### THE PROBLEM
Only the lines holding the word "markers" are wanted; copy each of them from the listing.

### DATA FOR THIS TASK
--- src/rtl/uart_pkg.sv ---
// Shared UART definitions used by both the receiver and the transmitter.
//   CLKS_PER_BIT_DEF : default clk cycles per UART bit (115200 bps at system clk)
//   uart_state_e     : receiver FSM state encoding
package uart_pkg;

    localparam int CLKS_PER_BIT_DEF = 1216;

    typedef enum logic [2:0] {
        IDLE      = 3'd0,
        START     = 3'd1,
        DATA      = 3'd2,
        STOP      = 3'd3,
        WAIT_HIGH = 3'd4
    } uart_state_e;

endpackage

--- src/rtl/uart_rx_module_if.sv ---
// Serial-line and byte-output bundle of the UART receiver.
//   rxd       : raw asynchronous serial line (idle high)
//   rx_data   : last correctly framed byte
//   rx_flag   : one-cycle pulse when rx_data updates
//   frame_err : one-cycle pulse when the stop bit samples low
//   rx_busy   : receiver not idle
// master = the receiver, slave = the line driver / byte consumer.
interface uart_rx_module_if;

    logic       rxd;
    logic [7:0] rx_data;
    logic       rx_flag;
    logic       frame_err;
    logic       rx_busy;

    modport master (
        input  rxd,
        output rx_data,
        output rx_flag,
        output frame_err,
        output rx_busy
    );

    modport slave (
        output rxd,
        input  rx_data,
        input  rx_flag,
        input  frame_err,
        input  rx_busy
    );

endinterface

--- src/rtl/uart_sync2.sv ---
// Two-flop synchronizer for a single asynchronous input.
//   clk   : destination clock
//   rst_n : synchronous active-low reset, both flops load RST_VAL
//   d     : asynchronous input
//   q     : synchronized output (two clk of latency)
module uart_sync2 #(
    parameter logic RST_VAL = 1'b1
) (
    input  logic clk,
    input  logic rst_n,
    input  logic d,
    output logic q
);

    logic meta;

    always_ff @(posedge clk) begin
        if (!rst_n) begin
            meta <= RST_VAL;
            q    <= RST_VAL;
        end else begin
            meta <= d;
            q    <= meta;
        end
    end

endmodule

--- src/rtl/uart_rx_module.sv ---
// UART receiver, 8N1, LSB first.
//   clk   : system clock, rising edge
//   rst_n : synchronous active-low reset
//   rx_if : master modport -- rxd in; rx_data, rx_flag, frame_err, rx_busy out
// Parameters:
//   CLKS_PER_BIT : clk cycles per bit
//   HALF_BIT     : start-edge to mid-bit offset
module uart_rx_module
    import uart_pkg::*;
#(
    parameter int CLKS_PER_BIT = CLKS_PER_BIT_DEF,
    parameter int HALF_BIT     = CLKS_PER_BIT / 2
) (
    input  logic               clk,
    input  logic               rst_n,
    uart_rx_module_if.master   rx_if
);

    localparam int CW = $clog2(CLKS_PER_BIT);
    localparam logic [CW-1:0] HALF_M1 = CW'(HALF_BIT - 1);
    localparam logic [CW-1:0] BIT_M1  = CW'(CLKS_PER_BIT - 1);

    uart_state_e   state;
    logic [CW-1:0] cnt;
    logic [2:0]    bit_idx;
    logic [7:0]    shreg;
    logic [7:0]    rx_data;
    logic          rx_flag;
    logic          frame_err;
    logic          rxd_s;

    uart_sync2 #(.RST_VAL(1'b1)) u_sync (
        .clk   (clk),
        .rst_n (rst_n),
        .d     (rx_if.rxd),
        .q     (rxd_s)
    );

    always_ff @(posedge clk) begin
        if (!rst_n) begin
            state     <= IDLE;
            cnt       <= '0;
            bit_idx   <= '0;
            shreg     <= '0;
            rx_data   <= '0;
            rx_flag   <= 1'b0;
            frame_err <= 1'b0;
        end else begin
            rx_flag   <= 1'b0;
            frame_err <= 1'b0;
            case (state)
                IDLE: begin
                    cnt <= '0;
                    if (!rxd_s) state <= START;
                end
                START: begin
                    if (cnt == HALF_M1) begin
                        cnt <= '0;
                        // Line back high at mid start bit: a glitch, drop it silently.
                        if (!rxd_s) begin
                            state   <= DATA;
                            bit_idx <= '0;
                        end else begin
                            state <= IDLE;
                        end
                    end else begin
                        cnt <= cnt + CW'(1);
                    end
                end
                DATA: begin
                    if (cnt == BIT_M1) begin
                        cnt            <= '0;
                        shreg[bit_idx] <= rxd_s;
                        if (bit_idx == 3'd7) state <= STOP;
                        else                 bit_idx <= bit_idx + 3'd1;
                    end else begin
                        cnt <= cnt + CW'(1);
                    end
                end
                STOP: begin
                    if (cnt == BIT_M1) begin
                        cnt <= '0;
                        if (rxd_s) begin
                            rx_data <= shreg;
                            rx_flag <= 1'b1;
                            state   <= IDLE;
                        end else begin
                            frame_err <= 1'b1;
                            state     <= WAIT_HIGH;
                        end
                    end else begin
                        cnt <= cnt + CW'(1);
                    end
                end
                WAIT_HIGH: begin
                    // A held-low (break) line must not look like a new start bit.
                    cnt <= '0;
                    if (rxd_s) state <= IDLE;
                end
                default: begin
                    state <= IDLE;
                    cnt   <= '0;
                end
            endcase
        end
    end

    assign rx_if.rx_data   = rx_data;
    assign rx_if.rx_flag   = rx_flag;
    assign rx_if.frame_err = frame_err;
    assign rx_if.rx_busy   = (state != IDLE);

endmodule

--- src/flat_wrapper.sv ---
// flat-port wrapper written by rule: the top's interface ports become plain ports
module uart_rx_module_flat import uart_pkg::*;
#(
    parameter int CLKS_PER_BIT = CLKS_PER_BIT_DEF,
    parameter int HALF_BIT     = CLKS_PER_BIT / 2
)
  (clk, rst_n, rx_if_rxd, rx_if_rx_data, rx_if_rx_flag, rx_if_frame_err, rx_if_rx_busy);
  uart_rx_module_if rx_if_i ();
  input  logic clk;
  input  logic rst_n;
  input wire logic [$bits(rx_if_i.rxd)-1:0] rx_if_rxd;
  output wire logic [$bits(rx_if_i.rx_data)-1:0] rx_if_rx_data;
  output wire logic [$bits(rx_if_i.rx_flag)-1:0] rx_if_rx_flag;
  output wire logic [$bits(rx_if_i.frame_err)-1:0] rx_if_frame_err;
  output wire logic [$bits(rx_if_i.rx_busy)-1:0] rx_if_rx_busy;
  assign rx_if_i.rxd = rx_if_rxd;
  assign rx_if_rx_data = rx_if_i.rx_data;
  assign rx_if_rx_flag = rx_if_i.rx_flag;
  assign rx_if_frame_err = rx_if_i.frame_err;
  assign rx_if_rx_busy = rx_if_i.rx_busy;
  uart_rx_module #(.CLKS_PER_BIT(CLKS_PER_BIT), .HALF_BIT(HALF_BIT)) u_core (.clk(clk), .rst_n(rst_n), .rx_if(rx_if_i));
endmodule
--- config.mk ---
export PLATFORM = sky130hd
export DESIGN_NAME = uart_rx_module_flat
export DESIGN_NICKNAME = d
export VERILOG_FILES = /design/src/rtl/uart_pkg.sv /design/src/rtl/uart_rx_module_if.sv /design/src/rtl/uart_sync2.sv /design/src/rtl/uart_rx_module.sv /design/src/flat_wrapper.sv
export SDC_FILE = /design/constraint.sdc
export NUM_CORES = 1
export LEC_CHECK = 0
export CAP_MARGIN = 20
export CORE_ASPECT_RATIO = 0.6
export CORE_MARGIN = 2
export CORE_UTILIZATION = 33
export CTS_CLUSTER_DIAMETER = 80
export DETAILED_ROUTE_END_ITERATION = 6
export SKIP_LAST_GASP = 1
export SLEW_MARGIN = 10
export SYNTH_ARGS = -nofsm -noshare
export SYNTH_HDL_FRONTEND = slang
export SYNTH_HIERARCHICAL = 1
export SYNTH_SLANG_ARGS = --single-unit
--- constraint.sdc ---
create_clock -name clk -period 1.8 [get_ports clk]
set_input_delay 0.27 -clock clk [delete_from_list [all_inputs] [get_ports clk]]
set_output_delay 0.27 -clock clk [all_outputs]
set_load 0.02 [all_outputs]
### After elaboration in Yosys (flattened, before gate mapping)

Cells that the tools add are included.

| cells by class | value |
|---|---|
| $add $sub $neg | 2 |
| multiply operators | 0 |
| divide/modulo/power cells | 0 |
| magnitude comparators | 2 |
| equal/unequal tests | 15 |
| shift-type cells | 0 |
| muxes and demuxes | 22 |
| bitwise operators | 0 |
| reduce and logical (&&, ||, !) cells | 10 |

Operators with widths:

| cell | count |
|---|---|
| 3-bit two-way mux | 11 |
| 11-bit two-way mux | 2 |
| 11-bit one-hot mux with 2 select lines | 1 |
| 3-bit one-hot mux with 5 select lines | 1 |
| 11-bit by 1-bit adder with 11-bit output, second input constant | 1 |
| 11-bit by 10-bit == test with 1-bit output, second input constant | 1 |
| 11-bit == test, second input constant | 1 |
| 8-bit bitwise mux | 1 |
| 2-bit by 1-bit inequality test with 1-bit output, second input constant | 4 |
| 2-bit inequality test, second input constant | 4 |
| 3-bit by 2-bit == test with 1-bit output, second input constant | 2 |
| 3-bit == test, second input constant | 2 |
| 3-bit one-hot mux with 2 select lines | 1 |
| 3-bit AND reduction | 2 |
| 6-bit AND reduction | 1 |
| 5-bit AND reduction | 1 |
| 3-bit by 4-bit less-than comparator with 1-bit output, second input constant | 1 |
| 3-bit by 1-bit adder with 3-bit output, second input constant | 1 |
| 1-bit demux with 3-bit select | 1 |
| 3-bit by 1-bit == test with 1-bit output, second input constant | 1 |
| 3-bit by 1-bit greater-or-equal comparator with 1-bit output, second input constant | 1 |
| 3-bit zero test | 1 |
| 1-bit two-way mux | 3 |
| 3-bit nonzero test | 1 |
| other kinds (5) | 5 |

| storage, ports and cells | value |
|---|---|
| flip-flop bits (word level) | 37 |
| latch bits | 0 |
| RAM bits | 0 |
| memory bits (read-only) | 0 |
| output and inout port bits | 11 |
| logic and storage cells | 60 |
| memories kept | 0 |

### Logic depth before layout (Yosys ltp)

Gate-level depths: netlist of run 1.

| depth | value |
|---|---|
| depth in word-level cells | 5 |
| mapped depth | 8 |
| gate-level depth less buffers | 6 |

### Modules after synthesis

The synthesis of run 1 kept the hierarchy.

Modules (own cells, without submodules):

| module | instances | cells an instance | area an instance (µm²) |
|---|---|---|---|
| uart_rx_module | 1 | 178 | 1,591.5 |
| uart_sync2 | 1 | 4 | 52.6 |

### Worst setup path before layout of run 1

No wires, ideal clock.

| timing | value |
|---|---|
| path type | reg2reg |
| start | reg u_core.cnt[0] |
| end | reg u_core.shreg[7] |
| arrival | 1,858 ps |
| required time | 1,672 ps |
| path slack | -185 ps |
| cell stages (with the launch flop) | 9 |
| buffers on the path | 2 |
| period minus slack after synthesis | 1,985 ps |
| path through | dfxtp_1 ha_1 and4_1 clkbuf_1 nand4_1 buf_2 nor4_1 mux2i_1 nor2_1 |

| between the ends | value |
|---|---|
| word-level cells in the longest chain between the ends | 2 |

RTL lines:

| what | RTL line | source |
|---|---|---|
| start, declared | uart_rx_module.sv:24 | `logic [CW-1:0] cnt;` |
| start signal, assigned | uart_rx_module.sv:67 | `cnt <= cnt + CW'(1);` |
| start signal, assigned | uart_rx_module.sv:77 | `cnt <= cnt + CW'(1);` |
| start signal, assigned | uart_rx_module.sv:92 | `cnt <= cnt + CW'(1);` |
| 11-bit == test | uart_rx_module.sv:71 | `if (cnt == BIT_M1) begin` |
| 2-bit AND reduction (no source line) | n/a |  |
| end signal, assigned by index | uart_rx_module.sv:73 | `shreg[bit_idx] <= rxd_s;` |
| end, declared | uart_rx_module.sv:26 | `logic [7:0] shreg;` |

No other way between the ends.
A chain may end at the register's enable or synchronous reset.

### Worst setup path in the final report of run 1

| timing | value |
|---|---|
| start | reg u_core.cnt[10] |
| end | reg u_core.cnt[0] |

| between the ends | value |
|---|---|
| word-level cells in the longest chain between the ends | 3 |
| elaborated cells between the ends (all ways) | 5 |
| those cells by class | eq/ne: 2; mux: 3 |

RTL lines:

| what | RTL line | source |
|---|---|---|
| 11-bit == test or 11-bit by 10-bit == test with 1-bit output (tied branches) | uart_rx_module.sv:71, uart_rx_module.sv:81, uart_rx_module.sv:57 |  |
| 11-bit two-way mux (on tied branches) | uart_rx_module.sv:71, uart_rx_module.sv:81, uart_rx_module.sv:57 |  |
| 11-bit one-hot mux with 2 select lines * | uart_rx_module.sv:51 | `case (state)` |

Every way passes the cells marked *; elsewhere a longest branch is shown, timed or not.

==> run summary, run 1 <==
Run status: finished with violations
Failing checks: setup timing
CTS tree: yes
Area leader, netlist: dfxtp_1
Root Buffer: clkbuf_8
Max stage delay cell, worst path: or4b_4
Vias/cell: 4.777
Max VDD drop: 0.0003371 V
Post-Syn Area: 0.001644 mm2
Routed WL: 3642 um
Grt total ovfl: 0
Synth top area cells: dfxtp_1 45%, mux2i_1 11%, nor2_1 8.2%
Clock transition at the registers of the reported paths: 70 ps
Floorplan core area: 0.004683 mm2
Layout Skew: 10.21 ps
Hold_buf cts: 0
FF-to-FF setup slack: -70 ps
Worst setup SP type: flip-flop
Detailed placement HPWL: 2478 um
Share of layout cells above drive strength 1: 30.36%
Post-route clock period utilization: 104.1%
Post-synth net total: 188
Die width: 95.13 um
Slew Viols, Final: 0
I/O pin total: 14
Flops & latches, synth: 37
CTS Sinks: 37
Vias: 1371
Leak pwr: 0.8682 nW
Worst Tran Pin Value: 591.4 ps
Antenna Nets Post-Route: 0
Wl on met1: 1963 um
CP Capture Type: flip-flop
WL met3: 161 um
Drt first pass iters: 4
Nets: 229
Routed wl met2: 1496 um
Highest metal used: met4
CP Buf/Inv Count: 0
Sequential cell area fraction in the yosys report: 45.05%
Starting Density: 35.11%
GRT Total Usage: 13.95%
Type of the worst min-delay path: reg2reg
Netlist cell types: 37
Area share of the largest cell type after synthesis: 45.05%
Die Y: 58.68 um
Yosys warnings: 6
Drt drc: 0
Largest net degree at the start of global routing: 13
Max cap viols: 0
Wirelength per Cell: 12.69 um
Area occupied by multi-input gates: 0.001045 mm2
TritonCTS Buffers: 5
Setup CP Type: reg2reg
Total power: 1.608 mW
Slew margin rel.: 60.43%
Fill count: 418
TNS Setup: -773.5 ps
Arrival @ worst endpoint: 2050 ps
Initial drt markers: 106
Die area: 0.005581 mm2
Worst-Skew Late Latency: 290 ps
Vias in the first global route: 1233
Register Area: 744.5 um2
IO Port Bufs: 13
Cell Chain, Critical Path: or4b_4, or4b_4, a21bo_4, nand2_4, nor2_1
Clock Tree Buf Depth: 2
Tmin final: 1874 ps
Worst Slack Setup Final: -74.35 ps
Util after Layout: 50.71%
Final setup viols: 13
Area grow syn2layout: 44.44%
RSZ-0062 raised after global routing: yes
Pwr dens: 677.2 mW/mm2
CP top delay family: simple AND/OR/NAND/NOR gates
Largest stage delay on the critical path: 540 ps
Initial antenna violation count: 0
First-pass GRT wire length: 5816 um
Cell count after synthesis: 182
Row cnt: 19
Most frequent CP cell: or4b_4
Max FO, Critical Path: 5
Diode count: 0
Maximum clock rate: 533.5 MHz
Fin. Hold Viols: 0
CP required: 1980 ps
GP Congestion: 0.7462
H-tree depth: 2
Avg Inst Size Synth: 9.033 um2
-- power by group --
group | internal [mW] | total (mW) | switching [mW]
logic | 0.0198 | 0.0465 | 0.0266
registers | 0.821 | 0.823 | 0.00219
clock network | 0.450 | 0.738 | 0.288
total | 1.29 | 1.61 | 0.317
-- sequential cells by signal (all words and copies together), names as in the netlist --
signal / flops
u_core/bit_idx: 3
u_core/cnt: 11
u_core/rx_if.frame_err: 1
u_core/rx_if.rx_data: 8
u_core/rx_if.rx_flag: 1
u_core/shreg: 8
u_core/state: 3
u_core/u_sync/meta: 1
u_core/u_sync/q: 1
-- cell usage in the layout (no fill, tap or decap), types with 2 or more instances in the layout --
cell type        count
dfxtp_1             34
nor2_1              30
buf_4               25
mux2i_1             18
nand2_1             13
clkdlybuf4s50_1     12
xor2_1               7
clkbuf_8             6
nor2_2               6
nand3_1              6
nor4_4               6
nand2b_1             5
nand4_1              4
a21oi_1              3
o21ai_0              3
dfxtp_2              3
inv_1                2
and3b_1              2
or4b_4               2
xnor2_1              2
and3_1               2
ha_1                 2
buf_12               2
buf_6                2
-- metrics by stage --
stage / hold slack (ps) / setup WS [ps] / area (um2) / cells
floorplan: 343.0 / -102.1 / 1744 / 182
global placement: 390.2 / -80.94 / 2128 / 277
detailed placement: 394.0 / -105.8 / 2128 / 277
CTS: 410.7 / -65.54 / 2277 / 286
global route: 452.2 / -112.2 / 2375 / 287
finish: 408.3 / -74.35 / 2375 / 287
-- path summary, 6_finish.rpt --
path,start,endpoint,cells past startpoint
hold reg to reg,u_core/u_sync/meta,u_core/u_sync/q,1
setup / recovery,u_core/cnt[10],u_core/cnt[0],5
setup reg to reg,u_core/cnt[10],u_core/cnt[0],5
hold / removal,u_core/u_sync/meta,u_core/u_sync/q,1
-- layout make-up --
class / instances / share of cell area, %
Inverter: 2 / 0.3161
Multi-Input combinational cell: 135 / 43.99
Tap cell: 63 / 3.319
Timing Repair Buffer: 42 / 15.96
Sequential cell: 37 / 31.35
Clock buffer: 6 / 3.477
Clock inverter: 2 / 1.581
-- synthesized netlist by cell type (all sizes together) --
cell     n
or3b     1
o21ai    4
ha       3
a21bo    1
and3     2
nand2   14
mux2i   18
nor3b    1
o22ai    2
o21bai   1
or4b     3
buf      3
clkbuf   6
nor3     2
or3      2
inv      2
xor2     7
nand3b   1
and4     1
nor2    37
o32ai    1
nand2b   5
a21oi    4
dfxtp   37
a31oi    1
xnor2    2
nor4     6
and3b    2
nand3    6
and2     1
nor4b    2
nand4    4
-- kinds of logic after synthesis --
group,after synthesis,share of synthesized area (%)
AND/OR/NAND/NOR,90,28.69
flip-flops,37,45.05
multiplexers,18,10.96
AO/OA/AOI/OAI,14,5.176
buffers and inverters,11,3.044
XOR/XNOR,9,4.795
adder cells (fa/ha/maj),3,2.283
-- per-layer routing --
metal	track usage, %	vias up
met4	4.969	0
met2	18.71	25
met5	0	-
li1	-	713
met3	4.353	2
met1	20.83	631
-- timing repair --
action                                  4_1_cts  5_1_grt
setup buffers                                 0        1
gates resized for setup                       4       21
endpoints found under the setup margin       20       33
cloned                                        1        0
pin swaps                                     3        9
Power figures use the tool's default switching activity.
==> inputs of run 2 (changes only) <==
--- a/config.mk
+++ b/config.mk
@@ -8,9 +8,10 @@
 export CAP_MARGIN = 20
 export CORE_ASPECT_RATIO = 0.6
 export CORE_MARGIN = 2
-export CORE_UTILIZATION = 33
+export CORE_UTILIZATION = 50
 export CTS_CLUSTER_DIAMETER = 80
 export DETAILED_ROUTE_END_ITERATION = 6
+export PLACE_DENSITY = 0.73
 export SKIP_LAST_GASP = 1
 export SLEW_MARGIN = 10
 export SYNTH_ARGS = -nofsm -noshare
==> run summary, run 2 (synthesized netlist as in run 1, its figures left out) <==
Final setup viols: 21 (was 13)
CP Buf/Inv Count: 0 (unchanged)
Floorplan core area: 0.003203 mm2 (was 0.004683 mm2)
CTS tree: yes (unchanged)
Failing checks: setup timing (unchanged)
Most frequent CP cell: or4b_4 (unchanged)
Vias in the first global route: 1471 (was 1233)
Largest register FFs: 11 (unchanged)
Setup CP Type: reg2reg (unchanged)
Drt drc: 0 (unchanged)
Worst Hold Slack: 437.2 ps (was 408.3 ps)
TritonCTS Buffers: 5 (unchanged)
IO Port Bufs: 13 (unchanged)
Max cap viols: 0 (unchanged)
Starting Density: 51.33% (was 35.11%)
Die area: 0.003778 mm2 (was 0.005581 mm2)
Largest stage delay on the critical path: 540 ps (about the same)
Leak pwr: 0.8728 nW (was 0.8682 nW)
Layout Skew: 7.171 ps (was 10.21 ps)
H-tree depth: 2 (unchanged)
Grt total ovfl: 0 (unchanged)
Arrival @ worst endpoint: 2060 ps (was 2050 ps)
Max FO, Critical Path: 3 (was 5)
GP Congestion: 0.7904 (was 0.7462)
TNS Setup: -1135 ps (was -773.5 ps)
CTS Sinks: 37 (unchanged)
I/O pin total: 14 (unchanged)
Diode count: 0 (unchanged)
Share of layout cells above drive strength 1: 29.33% (was 30.36%)
Run status: finished with violations (unchanged)
Max stage delay cell, worst path: or4b_4 (unchanged)
Initial antenna violation count: 0 (unchanged)
Routed WL: 4081 um (was 3642 um)
Top Registers: u_core/cnt (11), u_core/rx_if.rx_data (8), u_core/shreg (8) (unchanged)
RSZ-0062 raised after global routing: yes (unchanged)
Util after Layout: 72.30% (was 50.71%)
Post-Layout Cell Count: 270 (was 287)
Fill count: 219 (was 418)
Largest reg by FF count: u_core/cnt (unchanged)
Pwr dens: 626.8 mW/mm2 (was 677.2 mW/mm2)
Register Area: 745.7 um2 (was 744.5 um2)
Antenna Nets Post-Route: 0 (unchanged)
Placed Cells: 255 (was 277)
Maximum clock rate: 530.4 MHz (was 533.5 MHz)
Worst Slack Setup Final: -85.50 ps (was -74.35 ps)
Worst-Skew Late Latency: 280 ps (was 290 ps)
Die width: 78.03 um (was 95.13 um)
Clock transition at the registers of the reported paths: 70 ps (about the same)
Die Y: 48.42 um (was 58.68 um)
CP Capture Type: flip-flop (unchanged)
Vias: 1476 (was 1371)
Fin. Hold Viols: 0 (unchanged)
Worst Tran Pin Value: 436.2 ps (was 591.4 ps)
Clock Tree Buf Depth: 2 (unchanged)
Drt first pass iters: 4 (unchanged)
Nets: 231 (was 229)
Row cnt: 16 (was 19)
Post-route clock period utilization: 104.7% (was 104.1%)
Vias/cell: 5.467 (was 4.777)
Detailed placement HPWL: 2738 um (was 2478 um)
Initial drt markers: 134 (was 106)
Root Buffer: clkbuf_8 (unchanged)
CP top delay family: simple AND/OR/NAND/NOR gates (unchanged)
CP required: 1980 ps (about the same)
GRT Total Usage: 23.81% (was 13.95%)
Slew margin rel.: 70.81% (was 60.43%)
Area grow syn2layout: 40.87% (was 44.44%)
Slew Viols, Final: 0 (unchanged)
Largest net degree at the start of global routing: 13 (unchanged)
First-pass GRT wire length: 6962 um (was 5816 um)
Area occupied by multi-input gates: 0.001035 mm2 (was 0.001045 mm2)
Cell Chain, Critical Path: or4b_4, or4b_4, a21bo_4, and3_1 (was or4b_4, or4b_4, a21bo_4, nand2_4, nor2_1)
Most frequent cells in the layout: 33 x nor2_1, 33 x dfxtp_1, 27 x buf_4, 18 x mux2i_1 (was 34 x dfxtp_1, 30 x nor2_1, 25 x buf_4, 18 x mux2i_1, 13 x nand2_1)
Type of the worst min-delay path: reg2reg (unchanged)
Wirelength per Cell: 15.11 um (was 12.69 um)
Tmin final: 1885 ps (was 1874 ps)
Worst setup SP type: flip-flop (unchanged)
Max VDD drop: 0.0005421 V (was 0.0003371 V)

### EXPECTED OUTPUT
Initial drt markers: 106
Initial drt markers: 134 (was 106)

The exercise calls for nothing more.